Agricultural Research Service

Research Project: MANAGEMENT STRATEGIES FOR MEETING AGRONOMIC, ENVIRONMENTAL, AND SOCIETAL CROP PRODUCTION DEMANDS

Location: Agroecosystem Management Research

Title: Greenhouse gas fluxes in response to corn stover harvest

Authors
item Jin, Virginia
item Baker, John
item Johnson, Jane
item Lehman, R
item Osborne, Shannon
item Sauer, Thomas
item Stott, Diane
item Varvel, Gary
item Venterea, Rodney

Submitted to: Sungrant Initiative
Publication Type: Abstract Only
Publication Acceptance Date: June 11, 2012
Publication Date: N/A

Technical Abstract: Agricultural soils play a critical role in mitigating the increasing levels of atmospheric greenhouse gases (GHGs) such as carbon dioxide (CO2), methane (CH4), and nitrous oxide (N2O).
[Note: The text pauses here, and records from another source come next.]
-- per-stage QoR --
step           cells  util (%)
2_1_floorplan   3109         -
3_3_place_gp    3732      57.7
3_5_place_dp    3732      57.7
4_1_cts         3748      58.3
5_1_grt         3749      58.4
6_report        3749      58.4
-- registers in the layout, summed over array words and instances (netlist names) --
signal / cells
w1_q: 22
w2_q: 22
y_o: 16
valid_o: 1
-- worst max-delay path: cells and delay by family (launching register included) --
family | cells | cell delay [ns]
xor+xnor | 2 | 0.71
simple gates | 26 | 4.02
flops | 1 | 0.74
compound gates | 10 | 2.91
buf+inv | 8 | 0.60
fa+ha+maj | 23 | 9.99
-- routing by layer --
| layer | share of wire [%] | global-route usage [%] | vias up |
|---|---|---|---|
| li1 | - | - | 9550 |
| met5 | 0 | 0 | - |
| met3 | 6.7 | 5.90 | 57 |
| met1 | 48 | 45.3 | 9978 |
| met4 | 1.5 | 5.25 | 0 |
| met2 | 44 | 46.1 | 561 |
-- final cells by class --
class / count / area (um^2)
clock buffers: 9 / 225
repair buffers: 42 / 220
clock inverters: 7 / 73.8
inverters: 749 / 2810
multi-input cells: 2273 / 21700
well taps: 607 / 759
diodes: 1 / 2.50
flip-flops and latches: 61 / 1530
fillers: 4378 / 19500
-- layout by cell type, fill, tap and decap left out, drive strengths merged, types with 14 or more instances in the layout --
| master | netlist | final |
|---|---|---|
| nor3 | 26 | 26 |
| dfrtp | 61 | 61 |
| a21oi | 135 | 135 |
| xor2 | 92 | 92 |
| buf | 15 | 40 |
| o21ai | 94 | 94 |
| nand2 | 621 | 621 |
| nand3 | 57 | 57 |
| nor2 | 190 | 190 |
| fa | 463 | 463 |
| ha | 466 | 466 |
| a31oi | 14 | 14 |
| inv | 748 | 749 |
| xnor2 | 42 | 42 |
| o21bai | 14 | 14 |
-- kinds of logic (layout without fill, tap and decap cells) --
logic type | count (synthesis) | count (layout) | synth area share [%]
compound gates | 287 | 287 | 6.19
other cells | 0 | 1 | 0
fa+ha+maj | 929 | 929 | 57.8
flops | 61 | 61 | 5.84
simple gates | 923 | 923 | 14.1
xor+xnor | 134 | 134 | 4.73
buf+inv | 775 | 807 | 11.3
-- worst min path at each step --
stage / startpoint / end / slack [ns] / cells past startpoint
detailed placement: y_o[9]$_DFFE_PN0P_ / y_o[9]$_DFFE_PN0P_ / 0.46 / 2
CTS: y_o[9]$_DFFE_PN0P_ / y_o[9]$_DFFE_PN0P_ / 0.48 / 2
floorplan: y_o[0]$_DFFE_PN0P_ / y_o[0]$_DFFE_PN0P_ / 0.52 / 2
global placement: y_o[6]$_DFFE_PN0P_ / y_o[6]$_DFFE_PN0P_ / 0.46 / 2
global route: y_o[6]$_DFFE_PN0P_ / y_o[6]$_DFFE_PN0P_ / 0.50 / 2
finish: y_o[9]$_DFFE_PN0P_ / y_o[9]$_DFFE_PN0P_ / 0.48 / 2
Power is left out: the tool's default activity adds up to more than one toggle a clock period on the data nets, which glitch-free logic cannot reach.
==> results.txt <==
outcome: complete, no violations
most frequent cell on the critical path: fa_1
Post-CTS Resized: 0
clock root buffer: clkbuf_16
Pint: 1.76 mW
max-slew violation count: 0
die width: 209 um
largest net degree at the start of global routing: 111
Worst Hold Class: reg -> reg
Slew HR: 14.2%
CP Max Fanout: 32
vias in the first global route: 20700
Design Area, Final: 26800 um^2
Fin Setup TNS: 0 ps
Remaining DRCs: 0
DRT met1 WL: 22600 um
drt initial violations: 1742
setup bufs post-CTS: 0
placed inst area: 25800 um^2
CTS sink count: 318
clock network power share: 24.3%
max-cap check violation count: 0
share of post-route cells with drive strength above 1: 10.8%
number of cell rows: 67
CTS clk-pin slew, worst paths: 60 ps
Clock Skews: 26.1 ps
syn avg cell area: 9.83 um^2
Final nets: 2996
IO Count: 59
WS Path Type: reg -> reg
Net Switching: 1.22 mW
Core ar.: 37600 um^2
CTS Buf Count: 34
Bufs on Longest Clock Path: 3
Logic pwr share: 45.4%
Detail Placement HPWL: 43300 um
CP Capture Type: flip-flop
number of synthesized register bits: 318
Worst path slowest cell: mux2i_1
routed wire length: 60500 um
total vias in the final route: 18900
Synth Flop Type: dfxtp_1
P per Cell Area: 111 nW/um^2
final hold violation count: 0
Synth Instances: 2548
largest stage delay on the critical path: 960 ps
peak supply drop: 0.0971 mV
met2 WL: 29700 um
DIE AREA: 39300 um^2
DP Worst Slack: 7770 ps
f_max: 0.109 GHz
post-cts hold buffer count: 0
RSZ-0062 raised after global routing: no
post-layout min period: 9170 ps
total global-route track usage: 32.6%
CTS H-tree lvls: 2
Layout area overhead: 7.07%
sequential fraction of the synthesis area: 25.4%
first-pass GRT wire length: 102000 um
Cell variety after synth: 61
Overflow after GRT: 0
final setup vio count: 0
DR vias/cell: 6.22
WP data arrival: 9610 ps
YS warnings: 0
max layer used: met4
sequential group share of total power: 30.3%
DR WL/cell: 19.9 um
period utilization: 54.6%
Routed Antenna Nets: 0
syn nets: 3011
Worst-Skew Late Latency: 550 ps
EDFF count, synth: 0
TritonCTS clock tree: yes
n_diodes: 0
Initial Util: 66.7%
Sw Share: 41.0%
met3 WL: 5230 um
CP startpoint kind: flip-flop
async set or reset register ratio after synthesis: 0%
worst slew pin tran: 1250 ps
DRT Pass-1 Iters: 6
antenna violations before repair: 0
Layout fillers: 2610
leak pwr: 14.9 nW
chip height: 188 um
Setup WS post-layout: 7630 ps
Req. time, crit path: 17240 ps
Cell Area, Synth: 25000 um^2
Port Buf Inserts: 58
$ cat config.mk
export PLATFORM = sky130hd
export DESIGN_NAME = lru_group_arbiter
export DESIGN_NICKNAME = d
export VERILOG_FILES = /design/src/rtl/arb_pkg.sv /design/src/rtl/arb_lru_order.sv /design/src/rtl/arb_datapath.sv /design/src/rtl/arb_ctrl.sv /design/src/rtl/lru_group_arbiter.sv
export SDC_FILE = /design/constraint.sdc
export NUM_CORES = 1
export LEC_CHECK = 0
export ABC_AREA = 1
export BUFFER_PORTS_ARGS = -buffer_cell sky130_fd_sc_hd__buf_4
export CAP_MARGIN = 30
export CORE_MARGIN = 5
export CORE_UTILIZATION = 49
export DETAILED_ROUTE_END_ITERATION = 8
export PLACE_DENSITY = 0.8
export SLEW_MARGIN = 5
export SYNTH_ARGS = -nofsm -noshare
export SYNTH_HDL_FRONTEND = slang
export SYNTH_SLANG_ARGS = --single-unit
$ cat constraint.sdc
create_clock -name clk -period 2.19 [get_ports clk]
set_input_delay 0.438 -clock clk [delete_from_list [all_inputs] [get_ports clk]]
set_output_delay 0.438 -clock clk [all_outputs]
set_load 0.01 [all_outputs]
$ cat src/rtl/arb_pkg.sv
package arb_pkg;

  localparam int NUM_GRP   = 4;
  localparam int CNT_W     = 2;
  localparam int REG_W     = 32;
  localparam int BC_LSB    = 26;
  localparam int EXT_LSB   = 12;
  localparam int HP_LSB    = 2;

  // control -> datapath strobes
  typedef struct packed {
    logic loadGrant;
    logic nextService;
    logic endSeq;
  } ctrlStrobe_t;

  // datapath -> control status
  typedef struct packed {
    logic anyEligible;
    logic lastService;
    logic curEligible;
  } dpStatus_t;

endpackage
===== src/rtl/rxcfg_ctrl.sv =====
// Module: receiver control register block, top level.
// Holds the two configuration words and derives the VCO, transmit buffer,
// LNA, clock-select and GPO outputs, plus the DC-correction start pulse.
// Assumes tx_en_in, dcc_window and the test taps are synchronous to clk;
// rx_en_in may be asynchronous. Synchronous active-low reset.
module rxcfg_ctrl
    import rxcfg_pkg::*;
#(
    parameter int SYNC_STAGES = 2
) (
    input  logic              clk,
    input  logic              rst_n,
    input  logic              wr_en,
    input  logic [ADDR_W-1:0] wr_addr,
    input  logic [WORD_W-1:0] wr_data,
    input  logic              rx_en_in,
    input  logic              tx_en_in,
    input  logic              tx_cfg_bit,
    input  logic              dcc_window,
    input  logic              shift_tap,
    input  logic              vcocal_msb,
    input  logic              adapt_cnt2,
    output logic              vco_en,
    output logic              txbuf_en,
    output logic              lna_en,
    output logic              dcc_start,
    output logic              gpo1,
    output logic              gpo2,
    output logic [3:0]        iq_phase_cal,
    output logic              clk_dc_coupled,
    output logic              clk_div2_en
);
    cfg1_t cfg1;
    cfg2_t cfg2;
    logic  rx_sync;
    logic  st_ack;

    rxcfg_regfile u_regs (
        .clk     (clk),
        .rst_n   (rst_n),
        .wr_en   (wr_en),
        .wr_addr (wr_addr),
        .wr_data (wr_data),
        .st_ack  (st_ack),
        .cfg1_q  (cfg1),
        .cfg2_q  (cfg2)
    );

    rxcfg_dcc_start #(.SYNC_STAGES(SYNC_STAGES)) u_dcc (
        .clk         (clk),
        .rst_n       (rst_n),
        .rx_en_async (rx_en_in),
        .edge_arm    (cfg2.dc_en),
        .st_pend     (cfg2.dc_st),
        .rx_en_sync  (rx_sync),
        .st_ack      (st_ack),
        .start_pulse (dcc_start)
    );

    rxcfg_gpo_mux u_gpo (
        .clk        (clk),
        .rst_n      (rst_n),
        .cfg2       (cfg2),
        .tst        (cfg1.tst),
        .dcc_window (dcc_window),
        .tx_en      (tx_en_in),
        .shift_tap  (shift_tap),
        .vcocal_msb (vcocal_msb),
        .adapt_cnt2 (adapt_cnt2),
        .gpo1       (gpo1),
        .gpo2       (gpo2)
    );

    // Enable sources and clock selects
    always_comb begin
        vco_en         = cfg1.vco_sel ? cfg1.vco_on : rx_sync;
        txbuf_en       = cfg1.tx_sel ? tx_en_in : tx_cfg_bit;
        lna_en         = !(cfg2.lna_blank && dcc_window);
        iq_phase_cal   = cfg1.iq_phase;
        clk_dc_coupled = cfg1.clk_dc;
        clk_div2_en    = cfg1.clk_div2;
    end


    vco_forced_chk: assert property (@(posedge clk) disable iff (!rst_n)
        cfg1.vco_sel |-> (vco_en == cfg1.vco_on));


    lna_blank_chk: assert property (@(posedge clk) disable iff (!rst_n)
        (cfg2.lna_blank && dcc_window) |-> !lna_en);


    single_pulse_chk: assert property (@(posedge clk) disable iff (!rst_n)
        (dcc_start && !cfg2.dc_st) |=> !dcc_start);
endmodule


===== config.mk =====
export PLATFORM = sky130hd
export DESIGN_NAME = rxcfg_ctrl
export DESIGN_NICKNAME = d
export VERILOG_FILES = /design/src/rtl/rxcfg_pkg.sv /design/src/rtl/rxcfg_regfile.sv /design/src/rtl/rxcfg_dcc_start.sv /design/src/rtl/rxcfg_gpo_mux.sv /design/src/rtl/rxcfg_ctrl.sv
export SDC_FILE = /design/constraint.sdc
export NUM_CORES = 1
export LEC_CHECK = 0
export ABC_AREA = 1
export BUFFER_PORTS_ARGS = -buffer_cell sky130_fd_sc_hd__buf_2
export CORE_ASPECT_RATIO = 1.2
export CORE_MARGIN = 3
export CORE_UTILIZATION = 49
export CTS_CLUSTER_DIAMETER = 60
export DETAILED_ROUTE_END_ITERATION = 8
export HOLD_SLACK_MARGIN = 0.03
export PLACE_DENSITY = 0.81
export RECOVER_POWER = 25
export REMOVE_ABC_BUFFERS = 1
export SLEW_MARGIN = 15
export SYNTH_ARGS = -nofsm -noshare
export SYNTH_HDL_FRONTEND = slang
export SYNTH_SLANG_ARGS = --single-unit
export TNS_END_PERCENT = 10

===== constraint.sdc =====
create_clock -name clk -period 0.9 [get_ports clk]
set_input_delay 0.045 -clock clk [delete_from_list [all_inputs] [get_ports clk]]
set_output_delay 0.045 -clock clk [all_outputs]
set_load 0.1 [all_outputs]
Identifying optimal management strategies (tillage, irrigation, fertilization) for the removal of corn stover as a bioenergy feedstock is key to the long-term sustainability of grain yields and residue biomass while also minimizing erosion, enhancing soil carbon storage, and reducing agricultural GHG emissions. Further, empirical evaluations of management impacts on agricultural GHG emissions provide fundamental data needed to quantify the net energy efficiency and economic feasibility of bioenergy production systems. This assessment reviews GHG fluxes in corn stover removal systems under different management regimes for six corn stover team sites of the SunGrant Regional Partnership. Cumulative growing-season GHG fluxes varied widely among locations, by management treatment, and from year-to-year. Despite this high variability, maximum corn stover removal across all sites and all management practices tended to result in lower total emissions of CO2 (-10 to -35%) and N2O (-13 to -33%) compared to no-stover- removal treatments. Decreases in total CO2 and N2O emissions were attributable to the removal of potentially labile, stover-derived C and N inputs into soils due to stover harvest, as well as possible microclimatic differences. Soils at all sites also tended to be CH4 neutral or slight CH4 sinks, with no differences between residue removal treatments. Exceptions to these general trends occurred for all three GHGs, demonstrating the importance of site-specific management and environmental conditions on GHG fluxes in agricultural soils.